Task goal >> Compute how many lines in the data below contain "output"; answer only with that number.

Provided records >>

## src/inc/etpc_pkg.sv

```systemverilog
// package: constants and types for the ethertype protocol classifier
package etpc_pkg;
  localparam int unsigned PREAMBLE_OCTETS = 7;
  localparam int unsigned SFD_OCTETS      = 1;
  localparam logic [7:0]  SFD_VALUE       = 8'hd5;
  localparam int unsigned DST_OFFSET      = 0;
  localparam int unsigned SRC_OFFSET      = 6;
  localparam int unsigned TYPE_OFFSET     = 12;
  localparam int unsigned VLAN_OCTETS     = 4;
  localparam int unsigned MAC_OCTETS      = 6;
  localparam logic [15:0] TYPE_VLAN       = 16'h8100;
  localparam logic [15:0] TYPE_CLASS_A    = 16'h88ae;
  localparam logic [15:0] TYPE_CLASS_B    = 16'h8892;
  localparam logic [15:0] TYPE_CLASS_C    = 16'h88cd;
  localparam logic [15:0] TYPE_CLASS_D    = 16'h88ab;
  localparam logic [15:0] TYPE_IP         = 16'h8000;
  localparam logic [47:0] VENDOR_LO_RESET = 48'h0000_0000_0000;
  localparam logic [47:0] VENDOR_HI_RESET = 48'h0000_00ff_ffff;
  localparam logic [9:0]  BUF_DEPTH_RESET = 10'h020;

  typedef enum logic [2:0] {
    CLASS_NONE = 3'h0,
    CLASS_A    = 3'h1,
    CLASS_B    = 3'h2,
    CLASS_C    = 3'h3,
    CLASS_D    = 3'h4,
    CLASS_E    = 3'h5
  } etpc_class_type;

  // gray along link -> hunt -> store -> type -> classify path
  typedef enum logic [2:0] {
    ST_LINK     = 3'b000,
    ST_HUNT     = 3'b001,
    ST_STORE    = 3'b011,
    ST_TYPE     = 3'b010,
    ST_CLASSIFY = 3'b110,
    ST_DONE     = 3'b111
  } etpc_state_type;
endpackage

```

## src/hw/etpc_classifier.sv

```systemverilog
// module: mii receive, frame store and ethertype classification
`timescale 1ns/1ns
// Functional notes
// - preamble and delimiter octets never stored
// - destination then source address stored first
// - untagged type field read at offset twelve
// - classify only after frame end, first BUF_DEPTH octets stored
// - map 88ae, 8892, 88cd to classes A-C
// - 88ab is class D, 8000 candidate E
// - IP needs source in vendor range
// - wait for PHY link before accepting frames
// - request system reset after class found
// - raise event, keep classifying, update class
module etpc_classifier #(
  parameter int unsigned BUF_DEPTH = 32,
  parameter logic [47:0] VENDOR_LO = etpc_pkg::VENDOR_LO_RESET,
  parameter logic [47:0] VENDOR_HI = etpc_pkg::VENDOR_HI_RESET
) (
  // clock and reset
  input  wire logic                      core_clk,
  input  wire logic                      rstn,
  // mii receive pins
  input  wire logic                      rx_clk,
  input  wire logic                      rx_dv,
  input  wire logic [3:0]                rxd,
  input  wire logic                      link_up,
  // host side
  output logic      [2:0]                detected_class,
  output logic                           detect_event,
  output logic                           reset_request
);
  localparam int unsigned AW = $clog2(BUF_DEPTH);

  typedef struct packed {
    logic [2:0]           rclk_s;
    logic [1:0]           dv_s1;
    logic                 dv_last;
    logic [3:0]           d_s1;
    logic [3:0]           d_s2;
    logic [1:0]           lk_s;
    logic [3:0]           lo_nib;
    logic                 half;
    logic [3:0]           pre_cnt;
    logic [10:0]          cnt;
    logic [BUF_DEPTH*8-1:0] mem;
    etpc_pkg::etpc_state_type st;
    logic [15:0]          etype;
    logic [2:0]           cls;
    logic                 evt;
    logic                 rst_req;
  } etpc_state_struct_type;

  etpc_state_struct_type r;
  etpc_state_struct_type next_r;

  // byte read from frame memory by index
  function automatic logic [7:0] rd_byte(input logic [BUF_DEPTH*8-1:0] m,
                                         input int unsigned idx);
    rd_byte = m[idx*8 +: 8];
  endfunction

  function automatic logic [47:0] rd_mac(input logic [BUF_DEPTH*8-1:0] m,
                                         input int unsigned base);
    logic [47:0] v;
    v = '0;
    for (int i = 0; i < 6; i++) begin
      v[47-8*i -: 8] = rd_byte(m, base + i);
    end
    rd_mac = v;
  endfunction

  always_comb begin
    logic       rise;
    logic [7:0] byte_v;
    logic [47:0] src;
    next_r = r;
    rise   = 1'b0;
    byte_v = '0;
    src    = '0;
    // two flops on every pin before use
    next_r.rclk_s = {r.rclk_s[1:0], rx_clk};
    next_r.dv_s1  = {r.dv_s1[0], rx_dv};
    next_r.d_s1   = rxd;
    next_r.d_s2   = r.d_s1;
    next_r.lk_s   = {r.lk_s[0], link_up};
    next_r.evt    = 1'b0;
    next_r.rst_req = 1'b0;
    rise = r.rclk_s[1] & ~r.rclk_s[2];
    // valid level at the last rx_clk rise; a frame already running at link-up is not entered
    next_r.dv_last = rise ? r.dv_s1[1] : r.dv_last;
    byte_v = {r.d_s2, r.lo_nib};
    case (r.st)
      etpc_pkg::ST_LINK: begin
        if (r.lk_s[1]) begin
          next_r.st = etpc_pkg::ST_HUNT;
        end
      end
      etpc_pkg::ST_HUNT: begin
        next_r.half    = 1'b0;
        next_r.cnt     = '0;
        if (!r.lk_s[1]) begin
          next_r.st = etpc_pkg::ST_LINK;
        end else if (rise && r.dv_s1[1] && !r.dv_last) begin
          // frame opens; preamble octets are skipped, not stored
          next_r.pre_cnt = '0;
          next_r.st      = etpc_pkg::ST_STORE;
          next_r.lo_nib  = r.d_s2;
          next_r.half    = 1'b1;
        end
      end
      etpc_pkg::ST_STORE: begin
        if (rise) begin
          if (!r.dv_s1[1]) begin
            next_r.st = etpc_pkg::ST_TYPE;
          end else if (!r.half) begin
            next_r.lo_nib = r.d_s2;
            next_r.half   = 1'b1;
          end else begin
            next_r.half = 1'b0;
            if (r.pre_cnt != 4'(etpc_pkg::PREAMBLE_OCTETS + etpc_pkg::SFD_OCTETS)) begin
              // discard preamble until delimiter seen
              if (byte_v == etpc_pkg::SFD_VALUE) begin
                next_r.pre_cnt = 4'(etpc_pkg::PREAMBLE_OCTETS + etpc_pkg::SFD_OCTETS);
              end
            end else begin
              // destination lands at index 0, source at 6
              if (r.cnt < 11'(BUF_DEPTH)) begin
                next_r.mem[r.cnt[AW-1:0]*8 +: 8] = byte_v;
              end
              // long frames only keep the head; the tail is not needed
              if (r.cnt != 11'h7ff) begin
                next_r.cnt = r.cnt + 11'h001;
              end
            end
          end
        end
      end
      etpc_pkg::ST_TYPE: begin
        // read type field back from frame memory
        next_r.etype = {rd_byte(r.mem, etpc_pkg::TYPE_OFFSET),
                        rd_byte(r.mem, etpc_pkg::TYPE_OFFSET + 1)};
        if (next_r.etype == etpc_pkg::TYPE_VLAN) begin
          next_r.etype = {rd_byte(r.mem, etpc_pkg::TYPE_OFFSET + etpc_pkg::VLAN_OCTETS),
                          rd_byte(r.mem, etpc_pkg::TYPE_OFFSET + etpc_pkg::VLAN_OCTETS + 1)};
          // a short tagged frame would otherwise read stale bytes of an older frame
          if (r.cnt < 11'(etpc_pkg::TYPE_OFFSET + etpc_pkg::VLAN_OCTETS + 2)) begin
            next_r.etype = '0;
          end
        end
        // runt frames never reach the type field
        if (r.cnt < 11'(etpc_pkg::TYPE_OFFSET + 2)) begin
          next_r.etype = '0;
        end
        next_r.st = etpc_pkg::ST_CLASSIFY;
      end
      etpc_pkg::ST_CLASSIFY: begin
        src = rd_mac(r.mem, etpc_pkg::SRC_OFFSET);
        next_r.st = etpc_pkg::ST_DONE;
        case (r.etype)
          etpc_pkg::TYPE_CLASS_A: next_r.cls = etpc_pkg::CLASS_A;
          etpc_pkg::TYPE_CLASS_B: next_r.cls = etpc_pkg::CLASS_B;
          etpc_pkg::TYPE_CLASS_C: next_r.cls = etpc_pkg::CLASS_C;
          etpc_pkg::TYPE_CLASS_D: next_r.cls = etpc_pkg::CLASS_D;
          etpc_pkg::TYPE_IP: begin
            if (src >= VENDOR_LO && src <= VENDOR_HI) begin
              next_r.cls = etpc_pkg::CLASS_E;
            end else begin
              next_r.st = etpc_pkg::ST_HUNT;
            end
          end
          default: next_r.st = etpc_pkg::ST_HUNT;
        endcase
      end
      etpc_pkg::ST_DONE: begin
        next_r.evt     = 1'b1;
        next_r.rst_req = 1'b1;
        next_r.st      = etpc_pkg::ST_HUNT;
      end
      default: next_r.st = etpc_pkg::ST_LINK;
    endcase
  end

  always_ff @(posedge core_clk or negedge rstn) begin
    if (!rstn) begin
      r     <= '0;
      r.st  <= etpc_pkg::ST_LINK;
      r.cls <= etpc_pkg::CLASS_NONE;
    end else begin
      r <= next_r;
    end
  end

  assign detected_class = r.cls;
  assign detect_event   = r.evt;
  assign reset_request  = r.rst_req;
endmodule

```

Response for this exercise >> 3